- [EXERCISE DESCRIPTION]
Please keep to the lines below from the one with "Non-clock buffer count rises by 13." through the one with "booth_radix2_multiplier_core again, from", and restate them word for word, ends included.

Saved data entries:
- - - - -
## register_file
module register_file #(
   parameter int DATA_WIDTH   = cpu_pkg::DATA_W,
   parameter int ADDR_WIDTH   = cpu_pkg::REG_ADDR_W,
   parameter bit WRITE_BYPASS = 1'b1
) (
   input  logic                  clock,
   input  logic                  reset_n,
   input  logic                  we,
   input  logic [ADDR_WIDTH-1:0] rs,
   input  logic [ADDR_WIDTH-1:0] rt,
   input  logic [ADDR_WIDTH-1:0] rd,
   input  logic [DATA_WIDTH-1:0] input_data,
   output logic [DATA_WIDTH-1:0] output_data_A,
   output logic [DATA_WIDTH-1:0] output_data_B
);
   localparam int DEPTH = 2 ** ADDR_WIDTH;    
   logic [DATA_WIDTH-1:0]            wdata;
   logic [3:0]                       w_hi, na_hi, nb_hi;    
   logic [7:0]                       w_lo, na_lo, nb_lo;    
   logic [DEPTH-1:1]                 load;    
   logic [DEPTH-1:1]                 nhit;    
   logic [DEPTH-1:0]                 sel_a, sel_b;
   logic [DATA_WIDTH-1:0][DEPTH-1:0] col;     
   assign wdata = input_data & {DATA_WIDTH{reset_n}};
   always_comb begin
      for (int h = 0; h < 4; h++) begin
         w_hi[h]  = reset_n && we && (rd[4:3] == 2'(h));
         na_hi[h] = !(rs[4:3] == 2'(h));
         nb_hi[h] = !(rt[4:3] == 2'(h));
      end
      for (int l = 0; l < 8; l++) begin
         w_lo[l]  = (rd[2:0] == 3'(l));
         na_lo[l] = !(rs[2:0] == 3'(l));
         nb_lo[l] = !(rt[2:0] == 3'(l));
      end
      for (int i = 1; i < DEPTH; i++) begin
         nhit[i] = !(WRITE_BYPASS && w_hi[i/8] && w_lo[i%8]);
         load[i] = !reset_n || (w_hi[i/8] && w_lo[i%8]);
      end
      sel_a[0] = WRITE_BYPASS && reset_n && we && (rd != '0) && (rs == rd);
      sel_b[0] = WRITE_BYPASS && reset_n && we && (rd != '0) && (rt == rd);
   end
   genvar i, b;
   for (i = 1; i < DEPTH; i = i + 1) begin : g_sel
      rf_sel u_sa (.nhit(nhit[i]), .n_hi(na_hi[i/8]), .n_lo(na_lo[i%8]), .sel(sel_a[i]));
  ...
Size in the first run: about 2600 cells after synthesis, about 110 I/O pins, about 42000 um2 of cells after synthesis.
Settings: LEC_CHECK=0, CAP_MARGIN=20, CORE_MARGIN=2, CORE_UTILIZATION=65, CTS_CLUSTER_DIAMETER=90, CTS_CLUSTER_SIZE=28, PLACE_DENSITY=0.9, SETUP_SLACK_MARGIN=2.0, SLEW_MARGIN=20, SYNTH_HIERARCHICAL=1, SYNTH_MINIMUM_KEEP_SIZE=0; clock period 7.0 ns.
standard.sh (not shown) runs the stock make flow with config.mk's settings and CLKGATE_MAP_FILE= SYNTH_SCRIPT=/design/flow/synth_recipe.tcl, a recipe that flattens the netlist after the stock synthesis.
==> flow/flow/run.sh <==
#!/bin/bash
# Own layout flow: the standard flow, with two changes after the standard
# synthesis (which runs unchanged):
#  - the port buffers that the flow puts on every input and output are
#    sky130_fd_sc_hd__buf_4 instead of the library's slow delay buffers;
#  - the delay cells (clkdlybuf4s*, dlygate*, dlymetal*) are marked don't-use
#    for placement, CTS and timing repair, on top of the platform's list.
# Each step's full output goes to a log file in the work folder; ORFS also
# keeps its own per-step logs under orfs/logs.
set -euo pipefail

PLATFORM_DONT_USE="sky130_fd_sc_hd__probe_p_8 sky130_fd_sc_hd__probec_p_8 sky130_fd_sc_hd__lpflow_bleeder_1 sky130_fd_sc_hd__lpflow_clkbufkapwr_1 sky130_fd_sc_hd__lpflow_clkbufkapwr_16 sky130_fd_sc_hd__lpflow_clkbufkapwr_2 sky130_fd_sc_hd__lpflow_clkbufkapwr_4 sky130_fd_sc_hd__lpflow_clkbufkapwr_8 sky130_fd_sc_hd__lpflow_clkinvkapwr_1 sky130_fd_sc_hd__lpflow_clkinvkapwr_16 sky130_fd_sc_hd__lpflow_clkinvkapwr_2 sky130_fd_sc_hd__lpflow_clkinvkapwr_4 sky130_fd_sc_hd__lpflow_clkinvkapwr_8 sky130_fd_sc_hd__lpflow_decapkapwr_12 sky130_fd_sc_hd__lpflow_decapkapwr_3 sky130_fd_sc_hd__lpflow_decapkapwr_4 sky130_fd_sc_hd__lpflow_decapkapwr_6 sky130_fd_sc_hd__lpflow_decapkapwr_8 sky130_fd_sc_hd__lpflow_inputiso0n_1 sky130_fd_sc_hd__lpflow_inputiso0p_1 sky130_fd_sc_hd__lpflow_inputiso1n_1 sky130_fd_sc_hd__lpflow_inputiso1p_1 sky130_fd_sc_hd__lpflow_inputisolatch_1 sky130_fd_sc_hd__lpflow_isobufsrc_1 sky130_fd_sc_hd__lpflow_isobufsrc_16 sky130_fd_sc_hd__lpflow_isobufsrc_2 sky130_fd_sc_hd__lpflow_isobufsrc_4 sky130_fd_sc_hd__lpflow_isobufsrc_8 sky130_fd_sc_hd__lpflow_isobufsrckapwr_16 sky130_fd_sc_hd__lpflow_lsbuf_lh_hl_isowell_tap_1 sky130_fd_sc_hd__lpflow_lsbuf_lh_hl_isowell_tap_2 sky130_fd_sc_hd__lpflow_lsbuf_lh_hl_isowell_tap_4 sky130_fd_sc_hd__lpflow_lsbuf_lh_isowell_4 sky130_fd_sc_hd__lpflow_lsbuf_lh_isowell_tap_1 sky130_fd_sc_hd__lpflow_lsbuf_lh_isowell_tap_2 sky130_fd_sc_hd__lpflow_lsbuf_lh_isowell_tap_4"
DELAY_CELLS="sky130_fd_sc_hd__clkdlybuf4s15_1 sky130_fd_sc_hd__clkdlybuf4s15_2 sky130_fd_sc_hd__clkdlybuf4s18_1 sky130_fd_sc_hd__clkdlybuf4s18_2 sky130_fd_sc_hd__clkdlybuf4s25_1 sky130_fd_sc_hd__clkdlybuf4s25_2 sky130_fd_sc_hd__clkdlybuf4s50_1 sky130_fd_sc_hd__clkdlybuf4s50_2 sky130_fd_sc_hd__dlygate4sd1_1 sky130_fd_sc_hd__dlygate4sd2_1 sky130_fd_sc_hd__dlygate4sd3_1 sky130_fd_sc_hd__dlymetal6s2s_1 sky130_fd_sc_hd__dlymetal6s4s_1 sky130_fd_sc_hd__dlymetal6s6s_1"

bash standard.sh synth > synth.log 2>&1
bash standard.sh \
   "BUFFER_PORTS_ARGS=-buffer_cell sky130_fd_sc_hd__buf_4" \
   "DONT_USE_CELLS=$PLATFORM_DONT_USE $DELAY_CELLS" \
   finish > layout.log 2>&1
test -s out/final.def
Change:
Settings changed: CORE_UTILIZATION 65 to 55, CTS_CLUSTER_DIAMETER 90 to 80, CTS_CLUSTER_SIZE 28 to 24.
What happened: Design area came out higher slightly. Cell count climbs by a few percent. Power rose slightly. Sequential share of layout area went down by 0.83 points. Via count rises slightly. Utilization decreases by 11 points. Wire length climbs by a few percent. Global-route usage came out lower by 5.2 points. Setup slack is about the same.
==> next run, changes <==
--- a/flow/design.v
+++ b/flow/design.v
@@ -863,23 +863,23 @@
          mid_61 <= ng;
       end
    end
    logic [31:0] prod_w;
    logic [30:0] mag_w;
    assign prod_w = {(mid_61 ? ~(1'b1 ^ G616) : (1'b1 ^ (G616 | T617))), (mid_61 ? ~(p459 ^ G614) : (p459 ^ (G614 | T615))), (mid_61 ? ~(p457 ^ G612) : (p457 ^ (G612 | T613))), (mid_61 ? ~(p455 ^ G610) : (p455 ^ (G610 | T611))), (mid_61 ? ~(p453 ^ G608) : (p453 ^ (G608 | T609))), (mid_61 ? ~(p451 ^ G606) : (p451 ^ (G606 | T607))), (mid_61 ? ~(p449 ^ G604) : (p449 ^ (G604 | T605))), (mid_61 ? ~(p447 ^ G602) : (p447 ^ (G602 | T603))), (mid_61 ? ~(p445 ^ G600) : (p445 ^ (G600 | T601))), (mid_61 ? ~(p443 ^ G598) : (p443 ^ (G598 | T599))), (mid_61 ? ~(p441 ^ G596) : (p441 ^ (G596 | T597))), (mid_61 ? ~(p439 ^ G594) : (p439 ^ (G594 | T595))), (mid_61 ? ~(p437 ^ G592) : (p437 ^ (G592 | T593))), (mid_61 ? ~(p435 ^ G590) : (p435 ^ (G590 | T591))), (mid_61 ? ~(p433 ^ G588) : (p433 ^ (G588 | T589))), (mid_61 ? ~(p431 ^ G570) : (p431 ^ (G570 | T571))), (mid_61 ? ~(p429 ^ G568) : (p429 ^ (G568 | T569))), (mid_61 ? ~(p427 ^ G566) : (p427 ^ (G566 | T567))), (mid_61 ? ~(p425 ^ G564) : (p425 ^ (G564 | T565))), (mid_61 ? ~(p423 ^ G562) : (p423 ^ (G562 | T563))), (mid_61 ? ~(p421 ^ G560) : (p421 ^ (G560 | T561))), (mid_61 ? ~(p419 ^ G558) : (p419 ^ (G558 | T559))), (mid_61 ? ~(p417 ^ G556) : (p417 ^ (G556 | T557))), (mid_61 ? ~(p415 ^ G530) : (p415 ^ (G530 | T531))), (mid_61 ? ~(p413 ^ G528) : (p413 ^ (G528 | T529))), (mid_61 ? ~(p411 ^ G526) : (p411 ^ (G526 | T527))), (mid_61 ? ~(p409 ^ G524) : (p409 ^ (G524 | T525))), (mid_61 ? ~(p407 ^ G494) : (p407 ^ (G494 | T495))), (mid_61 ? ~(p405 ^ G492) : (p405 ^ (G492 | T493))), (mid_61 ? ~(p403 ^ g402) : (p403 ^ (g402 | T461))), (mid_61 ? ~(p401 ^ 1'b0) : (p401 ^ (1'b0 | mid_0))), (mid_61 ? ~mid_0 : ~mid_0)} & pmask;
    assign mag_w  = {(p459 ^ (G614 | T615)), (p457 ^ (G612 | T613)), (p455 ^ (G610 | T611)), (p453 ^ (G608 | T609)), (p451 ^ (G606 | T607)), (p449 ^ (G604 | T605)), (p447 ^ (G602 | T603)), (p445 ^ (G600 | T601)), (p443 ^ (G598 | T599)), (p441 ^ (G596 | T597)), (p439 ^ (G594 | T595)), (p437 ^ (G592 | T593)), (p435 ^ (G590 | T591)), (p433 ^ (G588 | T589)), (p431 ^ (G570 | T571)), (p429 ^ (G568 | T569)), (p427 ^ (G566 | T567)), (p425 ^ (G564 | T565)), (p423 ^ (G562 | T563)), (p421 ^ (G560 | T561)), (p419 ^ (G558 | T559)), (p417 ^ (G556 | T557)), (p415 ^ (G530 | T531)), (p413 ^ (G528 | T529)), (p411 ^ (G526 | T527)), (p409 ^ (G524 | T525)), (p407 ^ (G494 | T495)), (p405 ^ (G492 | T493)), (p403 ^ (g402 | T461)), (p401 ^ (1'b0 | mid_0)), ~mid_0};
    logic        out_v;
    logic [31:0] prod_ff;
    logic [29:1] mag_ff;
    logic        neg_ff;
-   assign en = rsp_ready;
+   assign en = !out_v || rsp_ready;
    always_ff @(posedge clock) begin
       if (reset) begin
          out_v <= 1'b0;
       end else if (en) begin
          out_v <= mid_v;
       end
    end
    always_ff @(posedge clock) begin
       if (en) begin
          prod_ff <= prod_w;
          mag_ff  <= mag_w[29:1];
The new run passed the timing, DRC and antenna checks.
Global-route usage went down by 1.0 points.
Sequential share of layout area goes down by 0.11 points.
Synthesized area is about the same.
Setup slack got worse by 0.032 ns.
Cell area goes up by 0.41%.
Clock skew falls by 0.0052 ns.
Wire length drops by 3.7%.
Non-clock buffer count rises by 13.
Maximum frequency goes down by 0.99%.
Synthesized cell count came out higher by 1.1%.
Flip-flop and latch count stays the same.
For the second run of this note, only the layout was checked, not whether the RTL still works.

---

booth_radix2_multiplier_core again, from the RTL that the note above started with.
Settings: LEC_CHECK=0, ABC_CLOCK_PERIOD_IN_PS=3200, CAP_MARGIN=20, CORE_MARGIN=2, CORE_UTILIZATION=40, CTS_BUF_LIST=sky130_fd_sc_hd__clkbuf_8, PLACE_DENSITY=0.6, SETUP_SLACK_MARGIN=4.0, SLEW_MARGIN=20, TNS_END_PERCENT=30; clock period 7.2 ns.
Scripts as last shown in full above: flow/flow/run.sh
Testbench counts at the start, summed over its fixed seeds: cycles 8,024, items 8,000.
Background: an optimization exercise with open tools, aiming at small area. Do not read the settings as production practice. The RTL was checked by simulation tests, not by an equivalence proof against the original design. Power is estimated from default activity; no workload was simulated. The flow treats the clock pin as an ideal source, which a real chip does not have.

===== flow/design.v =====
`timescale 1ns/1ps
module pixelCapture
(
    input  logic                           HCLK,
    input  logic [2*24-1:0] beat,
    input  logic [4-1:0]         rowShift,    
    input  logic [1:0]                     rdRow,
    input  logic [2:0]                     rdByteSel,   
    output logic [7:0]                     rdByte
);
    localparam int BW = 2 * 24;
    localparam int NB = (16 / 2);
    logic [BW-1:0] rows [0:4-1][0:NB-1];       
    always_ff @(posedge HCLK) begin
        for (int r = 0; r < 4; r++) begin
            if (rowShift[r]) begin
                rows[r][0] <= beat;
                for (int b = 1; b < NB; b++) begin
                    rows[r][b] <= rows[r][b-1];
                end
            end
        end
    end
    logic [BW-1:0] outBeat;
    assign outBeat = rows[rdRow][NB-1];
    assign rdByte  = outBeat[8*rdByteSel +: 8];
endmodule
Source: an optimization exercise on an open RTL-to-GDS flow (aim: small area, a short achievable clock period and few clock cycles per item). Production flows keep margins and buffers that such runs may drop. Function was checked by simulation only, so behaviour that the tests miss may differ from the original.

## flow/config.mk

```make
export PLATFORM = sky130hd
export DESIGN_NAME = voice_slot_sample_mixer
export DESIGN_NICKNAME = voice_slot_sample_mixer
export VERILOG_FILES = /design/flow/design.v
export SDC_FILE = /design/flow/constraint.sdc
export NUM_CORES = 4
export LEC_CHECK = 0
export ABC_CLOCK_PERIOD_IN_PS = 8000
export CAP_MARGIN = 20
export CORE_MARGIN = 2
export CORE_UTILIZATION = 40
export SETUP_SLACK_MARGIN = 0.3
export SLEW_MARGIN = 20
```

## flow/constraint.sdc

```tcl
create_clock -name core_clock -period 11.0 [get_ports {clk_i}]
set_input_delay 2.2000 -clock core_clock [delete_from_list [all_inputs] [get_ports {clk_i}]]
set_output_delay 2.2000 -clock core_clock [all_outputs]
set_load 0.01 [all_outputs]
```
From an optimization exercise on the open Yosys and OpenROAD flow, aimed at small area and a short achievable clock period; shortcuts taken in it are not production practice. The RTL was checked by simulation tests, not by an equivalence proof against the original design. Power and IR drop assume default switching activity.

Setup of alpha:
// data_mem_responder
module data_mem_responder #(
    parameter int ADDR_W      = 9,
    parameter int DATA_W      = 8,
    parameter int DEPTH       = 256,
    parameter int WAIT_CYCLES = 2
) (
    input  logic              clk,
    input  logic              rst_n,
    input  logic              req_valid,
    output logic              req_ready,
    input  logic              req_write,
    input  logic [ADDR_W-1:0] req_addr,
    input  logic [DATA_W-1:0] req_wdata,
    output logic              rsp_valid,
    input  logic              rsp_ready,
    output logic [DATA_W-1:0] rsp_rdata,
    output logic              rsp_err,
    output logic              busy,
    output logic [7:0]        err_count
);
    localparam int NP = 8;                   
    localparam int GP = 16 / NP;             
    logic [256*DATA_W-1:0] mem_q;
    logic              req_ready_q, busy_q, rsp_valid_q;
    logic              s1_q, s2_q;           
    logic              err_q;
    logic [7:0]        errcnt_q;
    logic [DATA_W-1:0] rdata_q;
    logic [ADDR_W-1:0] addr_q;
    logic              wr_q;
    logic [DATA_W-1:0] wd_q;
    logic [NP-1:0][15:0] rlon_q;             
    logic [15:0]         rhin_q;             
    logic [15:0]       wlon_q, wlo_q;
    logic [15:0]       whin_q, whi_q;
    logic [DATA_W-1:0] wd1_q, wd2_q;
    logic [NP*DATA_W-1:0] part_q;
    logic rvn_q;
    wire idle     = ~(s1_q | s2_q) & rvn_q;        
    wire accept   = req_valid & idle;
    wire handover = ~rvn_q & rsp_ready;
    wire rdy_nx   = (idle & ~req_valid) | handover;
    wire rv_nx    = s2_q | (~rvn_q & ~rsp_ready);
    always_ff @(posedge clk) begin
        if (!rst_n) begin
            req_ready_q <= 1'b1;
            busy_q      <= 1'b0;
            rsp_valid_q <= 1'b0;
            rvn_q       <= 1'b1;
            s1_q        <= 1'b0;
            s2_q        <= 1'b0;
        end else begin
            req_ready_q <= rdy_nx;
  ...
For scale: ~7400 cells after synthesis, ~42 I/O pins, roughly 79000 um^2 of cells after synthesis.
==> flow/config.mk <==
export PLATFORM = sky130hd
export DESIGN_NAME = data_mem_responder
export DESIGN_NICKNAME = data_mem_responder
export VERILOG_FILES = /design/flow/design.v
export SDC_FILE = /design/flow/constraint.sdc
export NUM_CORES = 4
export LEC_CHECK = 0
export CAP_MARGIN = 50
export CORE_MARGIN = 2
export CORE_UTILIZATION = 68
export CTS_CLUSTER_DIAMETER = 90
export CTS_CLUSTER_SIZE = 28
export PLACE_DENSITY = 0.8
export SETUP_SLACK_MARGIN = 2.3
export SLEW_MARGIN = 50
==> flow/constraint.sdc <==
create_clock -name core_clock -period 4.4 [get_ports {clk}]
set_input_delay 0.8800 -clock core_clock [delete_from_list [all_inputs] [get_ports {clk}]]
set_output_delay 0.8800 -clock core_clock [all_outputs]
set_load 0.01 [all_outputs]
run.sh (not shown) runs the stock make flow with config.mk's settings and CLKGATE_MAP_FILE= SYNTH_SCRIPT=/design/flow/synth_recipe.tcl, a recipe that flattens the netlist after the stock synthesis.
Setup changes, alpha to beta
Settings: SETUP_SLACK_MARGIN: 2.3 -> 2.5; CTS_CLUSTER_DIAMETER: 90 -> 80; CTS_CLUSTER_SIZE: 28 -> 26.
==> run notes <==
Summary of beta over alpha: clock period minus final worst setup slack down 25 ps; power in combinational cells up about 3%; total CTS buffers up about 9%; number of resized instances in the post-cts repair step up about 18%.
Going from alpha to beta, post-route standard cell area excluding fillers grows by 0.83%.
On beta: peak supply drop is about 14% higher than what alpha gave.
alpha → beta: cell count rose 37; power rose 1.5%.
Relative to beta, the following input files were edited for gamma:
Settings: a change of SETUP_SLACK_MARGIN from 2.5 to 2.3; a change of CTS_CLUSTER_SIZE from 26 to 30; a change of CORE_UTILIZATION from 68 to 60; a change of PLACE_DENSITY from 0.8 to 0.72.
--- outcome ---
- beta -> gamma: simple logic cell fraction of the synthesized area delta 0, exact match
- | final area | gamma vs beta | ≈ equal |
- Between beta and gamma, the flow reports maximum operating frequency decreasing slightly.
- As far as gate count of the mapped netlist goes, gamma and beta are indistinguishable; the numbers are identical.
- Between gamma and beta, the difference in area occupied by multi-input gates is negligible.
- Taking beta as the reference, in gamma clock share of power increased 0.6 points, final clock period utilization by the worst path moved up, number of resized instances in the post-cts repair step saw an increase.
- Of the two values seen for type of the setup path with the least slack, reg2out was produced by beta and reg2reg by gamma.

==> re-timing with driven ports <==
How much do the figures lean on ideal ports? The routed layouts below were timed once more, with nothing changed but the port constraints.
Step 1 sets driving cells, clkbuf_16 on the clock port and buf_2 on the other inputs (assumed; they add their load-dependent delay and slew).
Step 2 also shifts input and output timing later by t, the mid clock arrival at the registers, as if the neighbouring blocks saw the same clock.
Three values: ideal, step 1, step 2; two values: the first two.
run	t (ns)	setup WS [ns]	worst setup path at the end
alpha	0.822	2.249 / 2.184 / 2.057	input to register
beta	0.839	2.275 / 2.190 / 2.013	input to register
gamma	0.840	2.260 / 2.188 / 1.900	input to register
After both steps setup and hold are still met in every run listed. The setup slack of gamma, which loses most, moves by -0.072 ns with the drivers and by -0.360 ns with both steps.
- - - - -
- [ANSWER TO THIS EXERCISE]
Non-clock buffer count rises by 13.
Maximum frequency goes down by 0.99%.
Synthesized cell count came out higher by 1.1%.
Flip-flop and latch count stays the same.
For the second run of this note, only the layout was checked, not whether the RTL still works.

---

booth_radix2_multiplier_core again, from the RTL that the note above started with.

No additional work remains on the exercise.